As much as it is hard to imagine, it is now 365 days since the start of the war on Ukraine. Understandably, there will be many messages circulating these days which highlight the numbers and the magnitude of what has happened since then.
Numbers that speak of the millions of Ukrainians who have fled their homes, of the thousands of schools, homes, and health facilities destroyed, the number of babies born in bunkers and of the more than 5 million Ukrainian children who have been robbed of their education, their birthday celebrations, their friends, and their communities.
I similarly find myself using numbers as the closest proxy to communicate the impact of the war on Ukrainians, on Moldovans, on children. I say that because numbers are but a proxy, as the real impact lies behind these numbers, which is in many ways, immeasurable.
The real impact of the war, or any conflict, is visceral; the body feels it and remembers it. Even if it does not kill or maim physically, the psychological effects on children, on parents and families is its own indelible scar.
The life course of these children will be irreversibly altered, and there is a clear before and after that will forever define them and how they perceive the world. We need to work together to make sure that their after quickly corrects course to stability, to safety, to security; to enable them to move from terror and anxiety, to dream about a better tomorrow, a better world, that addresses inequities and builds peace once again.
I say this not only from my professional capacity as a child rights advocate and a humanitarian, but I also say this from personal experience. I come from a region that has been marked with conflict for over half a century and I will admit that the most horrifying part, the one that rakes my insides, is not just seeing the cost of the war in terms of human life and destruction, but of seeing it again and again.
Shortly after the war began last year, I went to the border in Palanca to meet the Ukrainian families who were crossing into Moldova. There, amidst the huddle of buggies and prams, I came face to face with the real horror inflicted by the war; mothers clutching newborns and older children, their faces twisted in anguish and exasperation, their eyes vacant with distress and disorientation.
Right then is when it hit me, like an ugly wave of nausea and I had to grit my teeth to hold back the tears. Again, I was in the middle of another war. Like I said, the body remembers, and that scene brought back memories that were over forty years old. My experience of being displaced at the age of 5 with my mother and two older brothers was not traumatic, and has long been resolved, but the anxiety and uncertainty of leaving everything behind and heading into the unknown was permanently etched in my memory.
Today, I remember the immense love and fortitude of my parents, how they were the barometer to our sense of safety and stability, as they struggled to build themselves up from scratch in a foreign country.
While it is not within my immediate control to end all conflicts - and I will never stop calling for it to end – I have seen firsthand the value and effect of responding and supporting refugee communities so that the war does not define the rest of their days. At the same time, it is not a chapter we want to erase or to dilute because we must respect what children have lived through and experienced. Children are vulnerable but they also build resilience that carries them though the first shocks. This is where we must step in to quickly ease them into stability; into a routine and a form of normalcy, that allows them to process what they’ve been through in a healthy manner.

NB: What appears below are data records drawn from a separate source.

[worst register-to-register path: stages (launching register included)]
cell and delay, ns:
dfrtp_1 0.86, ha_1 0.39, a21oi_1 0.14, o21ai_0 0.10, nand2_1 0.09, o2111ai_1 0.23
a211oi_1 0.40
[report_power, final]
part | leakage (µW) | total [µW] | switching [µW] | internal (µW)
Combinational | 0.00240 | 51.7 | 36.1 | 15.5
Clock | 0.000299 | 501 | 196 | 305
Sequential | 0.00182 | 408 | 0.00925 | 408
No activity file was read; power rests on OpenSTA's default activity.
## src/rtl/redstone_pkg.sv

```systemverilog
`default_nettype none
// ============================================================================
//  Module      : redstone_pkg
//  Description : Shared types and defaults for the redstone I/O blocks:
//                default tick/index widths, the packed change-event record
//                and the probe scan state encoding.
//  Revision    : 1.0  initial release
// ============================================================================
package redstone_pkg;

    localparam int TICK_W_DEF = 32;
    localparam int IDX_W_DEF  = 5;

    // One reported net toggle as seen by the host bridge.
    typedef struct packed {
        logic [TICK_W_DEF-1:0] stamp;
        logic [IDX_W_DEF-1:0]  index;
        logic                  level;
    } probe_event_t;

    typedef enum logic [0:0] {
        ST_IDLE = 1'b0,
        ST_SCAN = 1'b1
    } probe_state_t;

endpackage
`default_nettype wire

```

## src/rtl/redstone_probe_ffs.sv

```systemverilog
`default_nettype none
// ============================================================================
//  Module      : probe_ffs
//  Description : Combinational find-first-set over an N-bit vector.
//  Ports       : i_vec  - vector to search
//                o_idx  - index of the lowest set bit (0 when none set)
//                o_any  - at least one bit of i_vec is set
//  Revision    : 1.0  initial release
// ============================================================================
module probe_ffs
    import redstone_pkg::*;
#(
    parameter int N     = 32,
    parameter int IDX_W = IDX_W_DEF
) (
    input  logic [N-1:0]     i_vec,
    output logic [IDX_W-1:0] o_idx,
    output logic             o_any
);

    // Walk from the top down so the lowest set bit is the last to win.
    always_comb begin
        o_idx = '0;
        for (int i = N - 1; i >= 0; i--) begin
            if (i_vec[i]) begin
                o_idx = IDX_W'(i);
            end
        end
    end

    assign o_any = |i_vec;

endmodule
`default_nettype wire

```

## src/rtl/redstone_probe.sv

```systemverilog
`default_nettype none
// ============================================================================
//  Module      : redstone_probe
//  Description : Snapshots N component nets on each game tick, diffs against
//                the last reported state and streams one event per toggled
//                net (ascending index) over a valid/ready interface.
//  Ports       : i_clk, i_rst_n (async, active low)
//                i_tick        - capture strobe, nets stable on this edge
//                i_nets        - current component output levels
//                i_clr_overrun - clear sticky overrun flag
//                i_ready       - host accepts current event
//                o_valid/o_index/o_level/o_stamp - event payload
//                o_overrun     - sticky: a tick was coalesced
//                o_busy        - changes still pending
//  Revision    : 1.0  initial release
// ============================================================================
module redstone_probe
    import redstone_pkg::*;
#(
    parameter int           N      = 32,
    parameter int           IDX_W  = 5,
    parameter int           TICK_W = TICK_W_DEF,
    parameter logic [N-1:0] INIT   = '0
) (
    input  logic              i_clk,
    input  logic              i_rst_n,
    input  logic              i_tick,
    input  logic [N-1:0]      i_nets,
    input  logic              i_clr_overrun,
    input  logic              i_ready,
    output logic              o_valid,
    output logic [IDX_W-1:0]  o_index,
    output logic              o_level,
    output logic [TICK_W-1:0] o_stamp,
    output logic              o_overrun,
    output logic              o_busy
);

    probe_state_t      r_state;
    probe_state_t      w_state_nxt;
    logic [TICK_W-1:0] r_cnt;
    logic [TICK_W-1:0] r_stamp;
    logic [N-1:0]      r_snap;
    logic [N-1:0]      r_last;
    logic [N-1:0]      r_pend;
    logic              r_ovr;

    logic [IDX_W-1:0]  w_idx;
    logic              w_any;
    logic              w_valid;
    logic              w_hs;
    logic [N-1:0]      w_pend_clr;
    logic              w_drained;
    logic              w_accept;
    logic [N-1:0]      w_base;
    logic [N-1:0]      w_diff;

    probe_ffs #(
        .N     (N),
        .IDX_W (IDX_W)
    ) u_ffs (
        .i_vec (r_pend),
        .o_idx (w_idx),
        .o_any (w_any)
    );

    assign w_valid    = (r_state == ST_SCAN) & w_any;
    assign w_hs       = w_valid & i_ready;
    assign w_pend_clr = r_pend & ~(N'(1) << w_idx);
    // Final event of the scan is being taken on this edge.
    assign w_drained  = w_hs & ~(|w_pend_clr);
    assign w_accept   = i_tick & ((r_state == ST_IDLE) | w_drained);
    // When the scan completes on the capture edge, the snapshot just finished
    // becomes the reported state, so the new diff must be taken against it.
    assign w_base     = w_drained ? r_snap : r_last;
    assign w_diff     = i_nets ^ w_base;

    always_ff @(posedge i_clk or negedge i_rst_n) begin
        if (!i_rst_n) begin
            r_state <= ST_IDLE;
        end else begin
            r_state <= w_state_nxt;
        end
    end

    always_comb begin
        w_state_nxt = r_state;
        if (w_accept) begin
            w_state_nxt = (|w_diff) ? ST_SCAN : ST_IDLE;
        end else if (w_drained) begin
            w_state_nxt = ST_IDLE;
        end
    end

    always_ff @(posedge i_clk or negedge i_rst_n) begin
        if (!i_rst_n) begin
            r_cnt   <= '0;
            r_stamp <= '0;
            r_snap  <= '0;
            r_last  <= INIT;
            r_pend  <= '0;
            r_ovr   <= 1'b0;
        end else begin
            if (i_tick) begin
                r_cnt <= r_cnt + 1'b1;
            end
            if (w_drained) begin
                r_last <= r_snap;
            end
            if (w_accept) begin
                r_snap  <= i_nets;
                r_pend  <= w_diff;
                r_stamp <= r_cnt + 1'b1;
            end else if (w_hs) begin
                r_pend  <= w_pend_clr;
            end
            // A rejected tick sets overrun; set dominates a coincident clear.
            if (i_tick & ~w_accept) begin
                r_ovr <= 1'b1;
            end else if (i_clr_overrun) begin
                r_ovr <= 1'b0;
            end
        end
    end

    assign o_valid   = w_valid;
    assign o_index   = w_idx;
    assign o_level   = r_snap[w_idx];
    assign o_stamp   = r_stamp;
    assign o_overrun = r_ovr;
    assign o_busy    = |r_pend;

endmodule
`default_nettype wire

```
File: src/rtl/rv32v_memory_arbiter.sv
// rv32v_memory_arbiter
//   Shares the single data-memory port between the scalar pipeline and the
//   vector lane-group memory unit. When both request in the same cycle, the
//   requester whose completion-buffer entry is oldest (closest to the CB tail)
//   wins, which keeps memory side effects in program order across the cores.
//   A grant is held for the whole bus transaction. Every grant is followed by
//   at least one IDLE cycle, so the other requester is always re-evaluated.
//
// Ports
//   CLK, nRST            clock (rising edge) / asynchronous active-low reset
//   v_ena                vector unit enabled; vector requests ignored when 0
//   cb_tail_index        index of the oldest CB entry
//   scalar_cb_index      CB index of the scalar memory op
//   vector_cb_index      CB index of the vector memory op
//   s_* / v_*            requester side: ren, wen, addr, wdata, byte_en in;
//                        rdata, busy out (busy = 0 means complete this cycle)
//   mem_*                dcache-side bus: ren, wen, addr, wdata, byte_en out;
//                        rdata, busy in
//   grant_owner          00 none, 01 scalar, 10 vector
module rv32v_memory_arbiter #(
   parameter int NUM_CB_ENTRY = 16,
   parameter int ADDR_W       = 32,
   parameter int DATA_W       = 32
) (
   input  logic                            CLK,
   input  logic                            nRST,
   input  logic                            v_ena,
   input  logic [$clog2(NUM_CB_ENTRY)-1:0] cb_tail_index,
   input  logic [$clog2(NUM_CB_ENTRY)-1:0] scalar_cb_index,
   input  logic [$clog2(NUM_CB_ENTRY)-1:0] vector_cb_index,
   input  logic                            s_ren,
   input  logic                            s_wen,
   input  logic [ADDR_W-1:0]               s_addr,
   input  logic [DATA_W-1:0]               s_wdata,
   input  logic [3:0]                      s_byte_en,
   output logic [DATA_W-1:0]               s_rdata,
   output logic                            s_busy,
   input  logic                            v_ren,
   input  logic                            v_wen,
   input  logic [ADDR_W-1:0]               v_addr,
   input  logic [DATA_W-1:0]               v_wdata,
   input  logic [3:0]                      v_byte_en,
   output logic [DATA_W-1:0]               v_rdata,
   output logic                            v_busy,
   output logic                            mem_ren,
   output logic                            mem_wen,
   output logic [ADDR_W-1:0]               mem_addr,
   output logic [DATA_W-1:0]               mem_wdata,
   output logic [3:0]                      mem_byte_en,
   input  logic [DATA_W-1:0]               mem_rdata,
   input  logic                            mem_busy,
   output logic [1:0]                      grant_owner
);

   localparam int CBW = $clog2(NUM_CB_ENTRY);

   // Encoding doubles as the grant_owner code, so the owner output comes
   // straight from the state register.
   typedef enum logic [1:0] {
      IDLE    = 2'b00,
      GRANT_S = 2'b01,
      GRANT_V = 2'b10
   } state_t;

   state_t state;

   logic s_req;
   logic v_req;
   logic [CBW-1:0] age_s;
   logic [CBW-1:0] age_v;

   assign s_req = s_ren | s_wen;
   assign v_req = v_ena & (v_ren | v_wen);

   // Distance from the tail, modulo the CB depth: smaller means older.
   assign age_s = scalar_cb_index - cb_tail_index;
   assign age_v = vector_cb_index - cb_tail_index;

   // Equal ages cannot legally occur; the scalar side takes the tie.
   always_ff @(posedge CLK or negedge nRST) begin
      if (!nRST) begin
         state <= IDLE;
      end else begin
         case (state)
            IDLE: begin
               if (s_req && (!v_req || (age_s <= age_v)))
                  state <= GRANT_S;
               else if (v_req)
                  state <= GRANT_V;
            end
            // Completion or abort (request withdrawn) both release the bus.
            GRANT_S: if (!mem_busy || !s_req) state <= IDLE;
            GRANT_V: if (!mem_busy || !v_req) state <= IDLE;
            default: state <= IDLE;
         endcase
      end
   end

   assign grant_owner = state;

   // The owner's request is forwarded combinationally so an abort pulls
   // mem_ren/mem_wen low in the same cycle it happens.
   always_comb begin
      mem_ren     = 1'b0;
      mem_wen     = 1'b0;
      mem_addr    = '0;
      mem_wdata   = '0;
      mem_byte_en = '0;
      s_rdata     = '0;
      v_rdata     = '0;
      s_busy      = 1'b1;
      v_busy      = 1'b1;
      case (state)
         GRANT_S: begin
            mem_ren     = s_ren;
            mem_wen     = s_wen;
            mem_addr    = s_addr;
            mem_wdata   = s_wdata;
            mem_byte_en = s_byte_en;
            s_rdata     = mem_rdata;
            s_busy      = mem_busy;
         end
         GRANT_V: begin
            // v_ena falling mid-grant acts as an abort on the bus.
            mem_ren     = v_ena & v_ren;
            mem_wen     = v_ena & v_wen;
            mem_addr    = v_addr;
            mem_wdata   = v_wdata;
            mem_byte_en = v_byte_en;
            v_rdata     = mem_rdata;
            v_busy      = mem_busy;
         end
         default: ;
      endcase
   end

endmodule

File: config.mk
export PLATFORM = sky130hd
export DESIGN_NAME = rv32v_memory_arbiter
export DESIGN_NICKNAME = d
export VERILOG_FILES = /design/src/rtl/rv32v_memory_arbiter.sv
export SDC_FILE = /design/constraint.sdc
export NUM_CORES = 1
export LEC_CHECK = 0
export ABC_CLOCK_PERIOD_IN_PS = 4000
export BUFFER_PORTS_ARGS = -buffer_cell sky130_fd_sc_hd__buf_4
export CAP_MARGIN = 10
export CORE_AREA = 2 2 125 127
export DETAILED_ROUTE_END_ITERATION = 16
export DIE_AREA = 0 0 127 129
export GPL_TIMING_DRIVEN = 0
export PLACE_DENSITY = 0.48
export REMOVE_ABC_BUFFERS = 1
export SLEW_MARGIN = 10
export SYNTH_ARGS = -nofsm -noshare
export SYNTH_HDL_FRONTEND = slang
export SYNTH_SLANG_ARGS = --single-unit
export TNS_END_PERCENT = 30
File: constraint.sdc
create_clock -name CLK -period 4 [get_ports CLK]
set_input_delay 0.2 -clock CLK [delete_from_list [all_inputs] [get_ports CLK]]
set_output_delay 0.2 -clock CLK [all_outputs]
set_load 0.01 [all_outputs]
=== After elaboration in Yosys (flattened, before gate mapping) ===
Cells that the tools add are included.

* Latch bits: 0
* Register bits: 2
* Memories: 0
* RAM bits: 0
* ROM bits: 0
* Input port bits: 188

* Div/mod/pow operators: 0
* Multiply operators: 0
* Mux-type cells: 14
* Reductions and logical operators: 9
* Add/sub/neg operators: 2
* Order comparisons: 1
* Equal/unequal tests: 5
* Shifts and indexed selects: 0
* Bitwise operators: 5

{| class="wikitable"
|+ Operator list
! kind !! number
|-
| 32-bit case mux with 2 select lines || 2
|-
| 32-bit two-way mux || 2
|-
| 2-bit two-way mux || 4
|-
| 4-bit case mux with 2 select lines || 1
|-
| 4-bit subtractor || 2
|-
| 2-bit case mux with 3 select lines || 1
|-
| 4-bit less-or-equal comparator || 1
|-
| 2-bit != test, second input constant || 2
|-
| 1-bit case mux with 2 select lines || 2
|-
| 1-bit bitwise AND || 3
|-
| 1-bit logical NOT || 3
|-
| 1-bit logical OR || 3
|-
| 3-bit != test, second input constant || 1
|-
| 3-bit AND reduction || 1
|-
| 2-bit by 1-bit equality test with 1-bit output, second input constant || 1
|-
| 2-bit equality test, second input constant || 1
|-
| 2-bit logical NOT || 1
|-
| 1-bit two-way mux || 2
|-
| 1-bit bitwise OR || 2
|-
| 1-bit logical AND || 1
|}

=== Longest topological paths before layout ===
* Depth after elaboration: 7
* Mapped depth: 11
* Depth with buffers taken out: 11

=== Worst setup path before layout ===
OpenSTA, ideal clock, no wires.

* Path kind: input port to flip-flop
* Start: input port scalar_cb_index[0]
* End: register state[1] (netlist: grant_owner[1])
* Setup slack: 2.146 ns
* Setup time: 0.139 ns
* Path buffers: 0
* Stages on the path: 10
* Arrival time: 1.715 ns
* Path through: inv_1 > ha_1 > inv_1 > fa_1 > xor2_1 > ha_1 > o21ai_0 > a21oi_1 > o22ai_1 > o221ai_1

* Cells in the longest elaborated chain, start to end: 6
* Elaborated cells between the ends (all ways): 8
* Classes of those cells: add/sub (1); order compare (1); eq/ne (1); mux (2); reduce/logical (3)

{| class="wikitable"
|+ Ends and longest elaborated chain
! element !! line !! RTL
|-
| start, declared || 29 || <nowiki>input logic [$clog2(NUM_CB_ENTRY)-1:0] scalar_cb_index,</nowiki>
|-
| 4-bit subtractor * || 76 || <nowiki>assign age_s = scalar_cb_index - cb_tail_index;</nowiki>
|-
| 4-bit less-or-equal comparator * || 86 || <nowiki>if (s_req && (!v_req || (age_s <= age_v)))</nowiki>
|-
| 1-bit logical OR * || 86 ||
|-
| 1-bit logical AND * || 86 ||
|-
| 3-bit != test (no source line) or 2-bit two-way mux (tied branches) || -- ||
|-
| 3-bit AND reduction (no source line) or 2-bit case mux with 3 select lines (tied branches) || -- ||
|-
| end signal, assigned || 87 || <nowiki>state <= GRANT_S;</nowiki>
|-
| end signal, assigned || 89 || <nowiki>state <= GRANT_V;</nowiki>
|-
| end signal, assigned || 92 || <nowiki>GRANT_S: if (!mem_busy || !s_req) state <= IDLE;</nowiki>
|-
| end, declared || 65 || <nowiki>state_t state;</nowiki>
|}

Every way passes the cells marked *; elsewhere a longest branch is shown, timed or not.
A chain may end at the register's enable or synchronous reset.

=== Worst setup path in the final report ===
* Start: register state[0] (netlist: grant_owner[0])
* End: output port mem_addr[31]

* Cells in the longest elaborated chain, start to end: 2
* Elaborated cells between the ends (all ways): 3
* Classes of those cells: eq/ne (2); mux (1)

{| class="wikitable"
|+ Ends and longest elaborated chain
! element !! line !! RTL
|-
| start signal, assigned || 82 || <nowiki>state <= IDLE;</nowiki>
|-
| start signal, assigned || 87 ||
|-
| start signal, assigned || 89 ||
|-
| 2-bit equality test or 2-bit by 1-bit equality test with 1-bit output (tied branches) || 113 || <nowiki>case (state)</nowiki>
|-
| 32-bit case mux with 2 select lines * || 113 ||
|-
| end, declared || 47 || <nowiki>output logic [ADDR_W-1:0] mem_addr,</nowiki>
|}

Marks and branches as above.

At UNICEF Moldova, we are doing this in partnership with education and health authorities, with municipalities and playgrounds, with civil society and other humanitarian organizations, and our sister UN agencies. Right from the onset of the war, we’ve focused on providing information, support, and services across a broad spectrum of needs for families, children, and the elderly.
Working closely with ministries and associated agencies of the Republic of Moldova, we have worked with partners to provide resources, equipment, and training to strengthen systems providing health, education, children protection and social protection services – so that the most vulnerable do not fall through the cracks and are not exposed to additional risk.
At UNICEF, we focus on children, on ensuring their safety, protection, and prevention from harm – particularly for children travelling alone or unaccompanied, and those perceived to be at risk. We are equipping schools and kindergartens and play areas with play and learning materials so that the youngest Ukrainian children make friends with their Moldovan counterparts. Our actions support social cohesion between the host and refugee communities.
We will continue to support education, and health departments with IT equipment to enhance digitization of these sectors to not only expand capacity to support refugees from Ukraine, but also to become comparable to systems in the European Union.
While children will remain our primary focus, we know that we cannot do this without ensuring the wellbeing of parents – because it is parents who provide children with the emotional security and love – which is the very foundation on which hope, and resilience is built.
Today marks 365 days since they’ve been robbed of peace, of their homes, of their communities. At UNICEF, we stand united with the children and parents of Ukraine. Until this passes, and the dark gives way to the light!